This blog describes a trick for people who have an income that is too high for them to contribute to a Roth IRA – they can still make a Roth IRA contribution.
Difference between Roth and IRA
- Traditional IRA, you receive a tax deduction for the amount you contribute.
Roth IRA, there is not tax deduction.
- Traditional IRA, you pay taxes on withdrawals as if you were receiving income.
Roth IRA, you do not pay any taxes on withdrawals.
- Traditional IRA, there is a 10% penalty on any distribution before 59.5 years old.
Roth IRA, you can remove the amount contributed if it is held in the Roth for at least 5 years, regardless of your age. The amount contributed and earnings can all be distributed without penalty when you are over at least 59.5 years old.
- Traditional IRA, at age 70.5 you need to take required minimum distributions each year (starting at about 5%) and pay taxes on that distribution.
Roth IRA, there is no required distributions.
Roth Contribution Income Limits
Whether or not you can make the maximum Roth IRA contribution ($5,500 annually or $6,500 if you’re age 50 or older) depends on your tax filing status and your modified adjusted gross income (MAGI).

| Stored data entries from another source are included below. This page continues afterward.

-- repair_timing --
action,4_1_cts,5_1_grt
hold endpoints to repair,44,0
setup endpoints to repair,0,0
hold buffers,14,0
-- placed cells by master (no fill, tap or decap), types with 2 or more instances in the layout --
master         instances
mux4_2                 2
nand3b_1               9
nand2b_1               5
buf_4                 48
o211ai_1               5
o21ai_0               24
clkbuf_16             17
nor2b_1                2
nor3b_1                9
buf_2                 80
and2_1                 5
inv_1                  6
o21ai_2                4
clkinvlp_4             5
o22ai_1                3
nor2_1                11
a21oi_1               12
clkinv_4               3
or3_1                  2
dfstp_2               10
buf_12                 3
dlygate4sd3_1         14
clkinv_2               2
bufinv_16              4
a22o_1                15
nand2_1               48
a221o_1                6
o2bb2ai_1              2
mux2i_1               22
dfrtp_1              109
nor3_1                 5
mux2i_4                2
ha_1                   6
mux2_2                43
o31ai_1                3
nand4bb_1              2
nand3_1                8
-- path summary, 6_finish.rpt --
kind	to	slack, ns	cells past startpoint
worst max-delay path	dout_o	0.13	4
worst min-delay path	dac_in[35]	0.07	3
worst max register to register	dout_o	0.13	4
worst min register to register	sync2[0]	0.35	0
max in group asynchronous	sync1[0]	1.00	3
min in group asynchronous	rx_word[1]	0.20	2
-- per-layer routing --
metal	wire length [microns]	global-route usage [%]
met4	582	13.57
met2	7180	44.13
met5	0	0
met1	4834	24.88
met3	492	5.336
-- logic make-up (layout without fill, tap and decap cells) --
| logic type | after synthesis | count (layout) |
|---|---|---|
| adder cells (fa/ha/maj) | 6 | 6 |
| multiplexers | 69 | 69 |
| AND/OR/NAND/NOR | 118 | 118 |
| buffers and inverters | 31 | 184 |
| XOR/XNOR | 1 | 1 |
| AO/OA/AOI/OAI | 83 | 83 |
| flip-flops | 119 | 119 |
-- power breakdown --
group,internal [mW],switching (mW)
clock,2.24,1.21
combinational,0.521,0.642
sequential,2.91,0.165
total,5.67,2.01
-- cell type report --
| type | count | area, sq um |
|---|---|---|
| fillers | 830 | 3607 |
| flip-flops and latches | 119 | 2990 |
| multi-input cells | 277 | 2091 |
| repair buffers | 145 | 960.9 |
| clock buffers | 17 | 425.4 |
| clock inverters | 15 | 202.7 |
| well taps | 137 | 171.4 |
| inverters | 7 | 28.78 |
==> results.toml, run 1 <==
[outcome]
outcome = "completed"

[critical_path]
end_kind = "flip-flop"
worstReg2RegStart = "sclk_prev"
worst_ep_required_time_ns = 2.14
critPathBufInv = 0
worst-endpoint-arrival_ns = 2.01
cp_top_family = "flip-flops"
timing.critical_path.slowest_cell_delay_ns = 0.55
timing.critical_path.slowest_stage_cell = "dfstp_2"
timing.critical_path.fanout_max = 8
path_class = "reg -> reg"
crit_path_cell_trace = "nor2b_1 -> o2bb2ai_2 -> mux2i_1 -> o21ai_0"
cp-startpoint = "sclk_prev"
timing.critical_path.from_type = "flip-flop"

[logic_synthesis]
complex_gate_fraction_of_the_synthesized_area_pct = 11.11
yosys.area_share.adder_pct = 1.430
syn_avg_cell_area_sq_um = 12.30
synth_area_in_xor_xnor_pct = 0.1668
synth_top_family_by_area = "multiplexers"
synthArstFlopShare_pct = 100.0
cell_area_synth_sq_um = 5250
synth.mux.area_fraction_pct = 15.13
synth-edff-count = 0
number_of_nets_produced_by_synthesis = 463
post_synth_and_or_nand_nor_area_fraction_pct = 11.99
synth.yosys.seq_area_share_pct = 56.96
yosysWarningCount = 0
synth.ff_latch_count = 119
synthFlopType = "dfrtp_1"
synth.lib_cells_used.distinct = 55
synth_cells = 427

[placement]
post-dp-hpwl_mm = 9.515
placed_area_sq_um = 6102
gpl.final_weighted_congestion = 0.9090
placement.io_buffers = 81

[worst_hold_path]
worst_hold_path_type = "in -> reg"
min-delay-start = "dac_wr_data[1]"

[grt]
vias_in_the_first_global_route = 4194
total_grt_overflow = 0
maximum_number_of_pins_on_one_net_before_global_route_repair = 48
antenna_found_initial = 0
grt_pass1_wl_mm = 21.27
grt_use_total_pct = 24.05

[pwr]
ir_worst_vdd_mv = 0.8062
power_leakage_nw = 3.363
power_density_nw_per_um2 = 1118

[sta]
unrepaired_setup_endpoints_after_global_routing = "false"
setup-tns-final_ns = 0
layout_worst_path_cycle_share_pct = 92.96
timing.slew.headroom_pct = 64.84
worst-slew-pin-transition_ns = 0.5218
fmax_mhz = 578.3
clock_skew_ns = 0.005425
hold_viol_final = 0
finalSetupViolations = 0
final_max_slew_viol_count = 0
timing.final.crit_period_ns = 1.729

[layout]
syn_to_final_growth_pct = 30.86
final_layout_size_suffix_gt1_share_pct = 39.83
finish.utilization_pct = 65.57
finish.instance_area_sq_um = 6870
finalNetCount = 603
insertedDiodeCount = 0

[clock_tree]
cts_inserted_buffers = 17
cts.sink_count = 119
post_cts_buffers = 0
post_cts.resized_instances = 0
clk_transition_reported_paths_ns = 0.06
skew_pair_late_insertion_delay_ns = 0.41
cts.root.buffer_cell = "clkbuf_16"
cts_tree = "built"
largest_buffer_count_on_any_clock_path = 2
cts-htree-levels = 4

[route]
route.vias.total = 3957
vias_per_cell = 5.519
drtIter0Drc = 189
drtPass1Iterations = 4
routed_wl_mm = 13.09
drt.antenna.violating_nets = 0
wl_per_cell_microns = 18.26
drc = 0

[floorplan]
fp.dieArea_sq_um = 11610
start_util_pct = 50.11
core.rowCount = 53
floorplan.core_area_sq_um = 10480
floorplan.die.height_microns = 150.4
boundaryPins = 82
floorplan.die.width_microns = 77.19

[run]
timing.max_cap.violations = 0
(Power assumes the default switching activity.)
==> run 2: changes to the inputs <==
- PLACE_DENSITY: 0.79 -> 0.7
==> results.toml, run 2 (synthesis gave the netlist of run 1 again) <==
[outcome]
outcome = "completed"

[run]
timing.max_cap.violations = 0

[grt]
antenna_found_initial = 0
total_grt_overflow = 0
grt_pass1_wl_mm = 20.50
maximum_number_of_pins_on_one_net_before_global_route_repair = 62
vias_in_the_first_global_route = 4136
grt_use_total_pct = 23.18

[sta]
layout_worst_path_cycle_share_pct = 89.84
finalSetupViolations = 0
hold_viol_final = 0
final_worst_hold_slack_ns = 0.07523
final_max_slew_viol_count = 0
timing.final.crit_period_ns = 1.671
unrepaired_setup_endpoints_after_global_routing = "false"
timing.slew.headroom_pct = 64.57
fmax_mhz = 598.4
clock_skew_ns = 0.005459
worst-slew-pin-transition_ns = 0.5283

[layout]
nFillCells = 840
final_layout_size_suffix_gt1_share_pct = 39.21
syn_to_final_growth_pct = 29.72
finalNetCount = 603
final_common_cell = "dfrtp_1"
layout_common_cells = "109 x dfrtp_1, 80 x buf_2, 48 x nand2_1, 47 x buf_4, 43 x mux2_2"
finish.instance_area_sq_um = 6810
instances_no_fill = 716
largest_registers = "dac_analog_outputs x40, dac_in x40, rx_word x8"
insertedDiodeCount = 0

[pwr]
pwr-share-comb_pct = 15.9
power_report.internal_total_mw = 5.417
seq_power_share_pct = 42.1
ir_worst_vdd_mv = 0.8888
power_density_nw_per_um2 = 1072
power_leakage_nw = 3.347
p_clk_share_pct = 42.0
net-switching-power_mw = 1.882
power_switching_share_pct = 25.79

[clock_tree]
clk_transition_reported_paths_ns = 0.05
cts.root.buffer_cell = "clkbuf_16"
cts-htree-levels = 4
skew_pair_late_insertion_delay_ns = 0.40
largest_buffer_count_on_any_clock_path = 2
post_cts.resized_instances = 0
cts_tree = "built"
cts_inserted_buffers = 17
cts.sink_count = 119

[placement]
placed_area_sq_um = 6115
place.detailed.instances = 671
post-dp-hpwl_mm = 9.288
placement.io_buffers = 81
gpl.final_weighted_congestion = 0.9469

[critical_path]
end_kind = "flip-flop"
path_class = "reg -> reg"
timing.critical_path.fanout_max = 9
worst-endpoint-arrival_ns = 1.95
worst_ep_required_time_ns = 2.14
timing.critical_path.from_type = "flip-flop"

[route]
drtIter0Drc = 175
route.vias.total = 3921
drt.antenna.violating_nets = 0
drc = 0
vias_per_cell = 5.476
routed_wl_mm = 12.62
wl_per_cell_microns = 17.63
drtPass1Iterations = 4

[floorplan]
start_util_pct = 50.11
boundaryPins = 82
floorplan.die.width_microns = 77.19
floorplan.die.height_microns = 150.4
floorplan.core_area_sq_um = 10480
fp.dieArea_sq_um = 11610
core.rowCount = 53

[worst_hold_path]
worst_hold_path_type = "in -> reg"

Your contribution can be reduced or “phased out” as your MAGI approaches the upper limits of the applicable phase-out ranges listed below.
Roth IRA phase-out ranges
2017 INCOME RANGE
|Married, filing jointly||$186,000–$196,000|
|Married, filing separately||$0–$10,000|
If you and your spouse didn’t live together during the taxable year, your filing status will be viewed as “single” for Roth IRA contribution purposes.
The Roth Contribution TRICK
If you still want to open a Roth IRA, a “backdoor” path could be your solution.
You can contribute to a non-deductible IRA. Then convert the IRA to a Roth. There are three things to be careful about.
- You need to file a Form 8606 for the tax year of the non-deductible contribution.
- Generally, you should convert the non-deductible IRA to a Roth immediately because any gains in the IRA are taxable.
- If you have an IRA already, you cannot exclusively take money from the non-deductible IRA. Even if the non-deductible IRA is in a separate account, any distribution is considered a proportional distribution from all IRA holdings.